**THE TASK**
In the entries below, how many lines contain the word "constraint"? State the number and nothing more.

**DATASET RECORDS**

<file path="config.mk">
export PLATFORM = sky130hd
export DESIGN_NAME = flbp_ctrl
export DESIGN_NICKNAME = d
export VERILOG_FILES = /design/src/rtl/flbp_pkg.sv /design/src/rtl/flbp_ctrl.sv /design/src/rtl/flbp_cycle.sv
export SDC_FILE = /design/constraint.sdc
export NUM_CORES = 1
export LEC_CHECK = 0
export ABC_CLOCK_PERIOD_IN_PS = 3600
export CAP_MARGIN = 20
export CORE_MARGIN = 4
export CORE_UTILIZATION = 40
export DETAILED_ROUTE_END_ITERATION = 16
export DONT_BUFFER_PORTS = 1
export SLEW_MARGIN = 20
export SYNTH_ARGS = -nofsm -noshare
export SYNTH_HDL_FRONTEND = slang
export SYNTH_SLANG_ARGS = --single-unit
</file>
<file path="constraint.sdc">
create_clock -name clk_i -period 3.6 [get_ports clk_i]
set_input_delay 0.54 -clock clk_i [delete_from_list [all_inputs] [get_ports clk_i]]
set_output_delay 0.54 -clock clk_i [all_outputs]
set_load 0.02 [all_outputs]
</file>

**RESULT OF THE TASK**
2